Most teams stop measuring the moment a feature reaches full rollout. The A/B test is done, the rollout is complete, the feature is "shipped." But product impact isn't static. A feature that showed a 3% lift in a two-week experiment might show a 1% lift after three months as the novelty wears off. Or the lift might grow as users discover the feature's full value. Without a holdback, you're guessing which of those stories is true.
When should you use a holdback?
Holdbacks make sense for features where the long-term impact matters and isn't obvious from the initial experiment.
Major product changes. When a team redesigns a core surface like navigation, search, or the home screen, the short-term experiment captures the immediate reaction. A holdback captures whether that reaction persists, reverses, or compounds.
Revenue-impacting features. For changes that affect conversion, subscription, or monetization, leadership often wants to know the ongoing dollar impact, not just the initial experimental result. A holdback provides a continuously updated estimate.

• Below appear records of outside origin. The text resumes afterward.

[run.sh]
#!/bin/bash
# OpenROAD 26Q1-2900-gdf79404cd8, Yosys 0.63+post, stock flow scripts
make -C /OpenROAD-flow-scripts/flow DESIGN_CONFIG=/design/flow/config.mk WORK_HOME=/design/flow/orfs finish
[config.mk]
export PLATFORM = sky130hd
export DESIGN_NAME = det_1011
export DESIGN_NICKNAME = det_1011
export VERILOG_FILES = /design/flow/design.v
export SDC_FILE = /design/flow/constraint.sdc
export NUM_CORES = 4
export LEC_CHECK = 1
export CORE_AREA = 10 10 70 70
export DIE_AREA = 0 0 80 80
[constraint.sdc]
current_design det_1011

set clk_period 1.3
set clk_io_pct 0.2

create_clock -name clk0 -period $clk_period [get_ports {clk}]

set non_clock_inputs [all_inputs -no_clocks]
set_input_delay [expr $clk_period * $clk_io_pct] -clock clk0 $non_clock_inputs
set_output_delay [expr $clk_period * $clk_io_pct] -clock clk0 [all_outputs]
[design.v]
package common_pkg;
endpackage
package common_env_pkg;
endpackage
typedef struct packed {
  bit cmd;
  byte addr;
  byte data;
} bus_tx_s;
module det_1011 ( input clk,
                  input  rstn,
                  input  in,
                  output out );
   parameter IDLE 	= 0,
     S1 		= 1,
     S10 	= 2,
     S101 	= 3,
     S1011 	= 4;
   reg [2:0] 		 cur_state, next_state;
   assign out = cur_state == S1011 ? 1 : 0;
   always @ (posedge clk) begin
      if (!rstn)
      	cur_state <= IDLE;
      else 
     	cur_state <= next_state;
   end
   always @ (cur_state or in) begin
      case (cur_state)
	IDLE : begin
           if (in) next_state = S1;
           else next_state = IDLE;
	end
	S1: begin
           if (in) next_state = IDLE;
           else 	next_state = S10;
	end
	S10 : begin
           if (in) next_state = S101;        
           else 	next_state = IDLE;
	end
	S101 : begin
           if (in) next_state = S1011;
           else 	next_state = IDLE;
	end
	S1011: begin
       	   next_state = IDLE;
	end
      endcase
   end
endmodule
==> impl_report.txt <==
==== FLOW RESULTS ====
----------------------------------------------------
[Outcome]
  Outcome ........................ finished clean

[Worst setup path]
  Library cell contributing the largest single delay on the critical path ........................ dfxtp_2
  Worst EP required ........................ 1.04 ns
  Buf/Inv on CP ........................ 1
  Delay of the slowest critical-path stage ........................ 0.33 ns
  CP Cell Sequence ........................ nor3b_4, dlygate4sd2_1
  Top Family by Delay on Critical Path ........................ flip-flops
  Critical-path maximum fanout ........................ 2
  Start-to-end type of the worst setup path ........................ reg -> out
  Sort of element at the start of the critical path ........................ flop
  Element type at the critical path end ........................ output pin
  Worst Path Arrival ........................ 0.99 ns

[Logic synthesis]
  Synthesized area divided by synthesized cell count ........................ 10.6 µm²
  Count of unique library cells instantiated by Yosys ........................ 10
  Ys cells ........................ 17
  Number of register bits inferred by synthesis ........................ 6
  Most common reg cell ........................ dlxtn_1
  Top cells by instance count after synthesis ........................ 3 x and2_1, 3 x dfxtp_1, 3 x dlxtn_1
  Flip-flops with a built-in enable ........................ 0
  Top cell area share ........................ 33.3%
  Syn. warnings ........................ 1
  Library cell occupying the most area in the post-synthesis netlist ........................ dfxtp_1
  Synthesized area ........................ 180 µm²
  Asr flop ratio synth ........................ 0%
  Post-synthesis chip area from yosys ........................ 180 µm²
  Instance tally after logic synthesis ........................ 17
  Dominant cells by area after synthesis ........................ dfxtp_1 33%, dlxtn_1 25%, and2_1 10%

[Placement]
  Worst slack, placed ........................ -0.118 ns
  Number of cells in the design after placement ........................ 69
  RD Place Congestion ........................ 0.625
  Number of buffers added on ports ........................ 3

[Die]
  Number of top-level pins ........................ 4
  Number of standard-cell rows in the floorplan ........................ 21
  Horizontal die size ........................ 80 µm
  Core Density at Floorplan ........................ 5.27%
  DIE AREA ........................ 0.00640 mm²
  Core area ........................ 0.00342 mm²
  Vertical die dimension ........................ 80 µm

[Global routing]
  Number of antenna violations at the first check in global routing ........................ 0
  Total overflow reported by the global router ........................ 0
  Via count of the first global-routing pass ........................ 147
  Global Route Usage Sum ........................ 1.34%
  First-pass GRT wire length ........................ 669 µm
  Pin count of the biggest net entering global routing ........................ 5

[Final timing]
  Worst slew margin relative to its limit ........................ 88.4%
  Share of the clock period used by the worst path after layout ........................ 95.9%
  Count of unclocked register or latch pins ........................ 3
  PnR worst setup slack ........................ 0.0533 ns
  Max-slew violation count ........................ 0
  Final Hold Violating Endpoints ........................ 0
  Fmax ........................ 0.802 GHz
  Slew of the pin with the lowest slew margin ........................ 0.174 ns
  Unrepaired setup endpoints after global routing ........................ no
  Number of setup violations in the final report ........................ 0
  Minimum clock period ........................ 1.25 ns
  Count of endpoints without a timing constraint ........................ 3
  Minimum hold slack ........................ 0.663 ns

[Detailed routing]
  Detailed Route Iter0 Violations ........................ 0
  Total wire length after detailed routing ........................ 452 µm
  Total vias in the final route ........................ 155
  Vias per cell ........................ 2.09
  Final routed wire length divided by cell count ........................ 6.11 µm
  Number of routed nets with antenna violations ........................ 0
  Residual DRC ........................ 0
  Total iterations of the first detailed-routing run ........................ 1
  Ant. Diodes ........................ 0

[Clocking]
  Clock transition at the registers of the reported paths ........................ 0.04 ns
  Clock Path Buffers ........................ 2
  CTS tree ........................ yes
  Maximum level of the CTS H-tree ........................ 1
  CTS buffer count ........................ 3
  CTS root buf ........................ clkbuf_4
  Post-cts hold-fix buffer tally ........................ 0

[Hold path]
  Worst hold start ........................ rstn
  Path class of the lowest-slack min-delay path ........................ in -> reg
  Hold Path Depth ........................ 2
  Endpoint, Worst Hold ........................ cur_state[2]

[Layout]
  Final cell count without fillers ........................ 74
  Final core area utilization ........................ 9.85%
  Count of fill cells added during filler insertion ........................ 401
  Area Growth Syn to Fin ........................ 86.8%
  Layout cells sized above 1 ........................ 35.7%

[Pwr]
  Switching pwr ........................ 0.0000564 W
  Maximum vdd drop ........................ 0.149 mV
  Power density cells ........................ 815 mW/mm²
  Cell Int Power ........................ 0.000218 W
  Tot Pwr ........................ 0.000274 W
  Sw Ratio ........................ 20.6%
  Seq pwr share ........................ 34.6%
  Standby leakage power ........................ 0.133 nW
  Clock power share ........................ 60.5%
  Comb power frac ........................ 4.9%

[Flow run]
  Count of maximum capacitance violations ........................ 0
  Tool warning count ........................ 25

----------------------------------------------------
-- cells in the final DEF (no fill, tap or decap), types with 2 or more instances in the layout --
cell	synthesis	layout
clkdlybuf4s50_1	0	2
dfxtp_2	0	2
clkbuf_4	0	3
and2_1	3	3
buf_4	0	4
dlxtn_1	3	3
-- power groups by stage --
stage	logic, W	registers [W]	clock network (W)
6_report	0.0000135	0.0000950	0.000166
5_1_grt	0.0000148	0.0000950	0.000177
4_1_cts	0.0000135	0.0000949	0.000176
-- state kept, by name, summed over array words and instances (netlist names) --
name and cells:
next_state 3, cur_state 3
-- metal layers --
metal	track usage (%)	wire length, µm	vias to the layer above
li1	-	-	80
met1	1.87	227	72
met2	1.44	177	3
met3	1.02	47	0
met4	0.528	0	0
met5	0	0	-
-- final cells by class --
type	count	area [µm²]	area share, %
multi-input cells	11	86.3	25.7
well taps	46	57.6	17.1
flip-flops and latches	6	108	32.0
clock buffers	4	26.3	7.81
repair buffers	7	58.8	17.5
-- cell families (layout without fill, tap and decap cells) --
kind of cell	Yosys count	after routing	synth area share, %
latches	3	3	25.0
AOI/OAI and AO/OA	2	2	6.94
and+or+nand+nor	9	9	34.7
DFF	3	3	33.3
buffers and inverters	0	11	0
-- worst max path at each step --
| stage | start | endpoint | slack (ns) | cells past startpoint |
|---|---|---|---|---|
| CTS | cur_state[0] | out | 0.01 | 2 |
| finish | cur_state[1] | out | 0.05 | 2 |
| global route | cur_state[0] | out | 0.006 | 2 |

Features with suspected novelty effects. If the experiment result might be driven by users exploring something new rather than deriving lasting value, a holdback is the honest way to check. The Spotify Search team used holdbacks when evaluating search experience changes where initial engagement spikes might not represent sustained improvement.
Holdbacks don't make sense for every feature. Small UI tweaks, bug fixes, and infrastructure changes rarely justify the cost of maintaining a control group. The decision comes down to whether the long-term causal estimate is worth the engineering and user-experience cost of denying the feature to a small group.
How large should a holdback be?
The holdback group needs to be large enough to detect a meaningful effect but small enough that you're not withholding a valuable feature from too many users.
Common holdback sizes range from 1% to 5% of users. A 1% holdback gives you a control group for directional monitoring but limits statistical power. A 5% holdback provides more precise estimates but means one in twenty users doesn't get the feature. The right size depends on your total user base and the minimum effect size you care about. For a product with millions of daily active users, even 1% can support useful measurement.
In Confidence, a holdback is implemented as a flag that stays at less than 100% allocation after the rollout is "complete." The 95% or 99% in treatment are getting the feature. The remaining group is the holdback. Guardrail metrics and success metrics continue to be computed between the groups for as long as the holdback persists.
What are the risks of holdbacks?
User experience cost. Some fraction of users doesn't get a feature that the experiment already validated as better. If the feature is a clear improvement, every day the holdback runs is a day those users have a worse experience. Teams should set a clear end date for the holdback and stick to it.
Holdback drift. Over time, the holdback group can become less representative. Users churn, new users join and get assigned to the holdback, and the composition of both groups shifts. For holdbacks lasting more than a few months, check that the groups still look comparable on key covariates.
Organizational friction. When a team ships a feature and moves on, maintaining a holdback requires someone to monitor it. If no one owns the holdback, it either runs forever (wasting the control group's experience) or gets forgotten and cleaned up without extracting the measurement. Assign a clear owner and a review date before the holdback starts.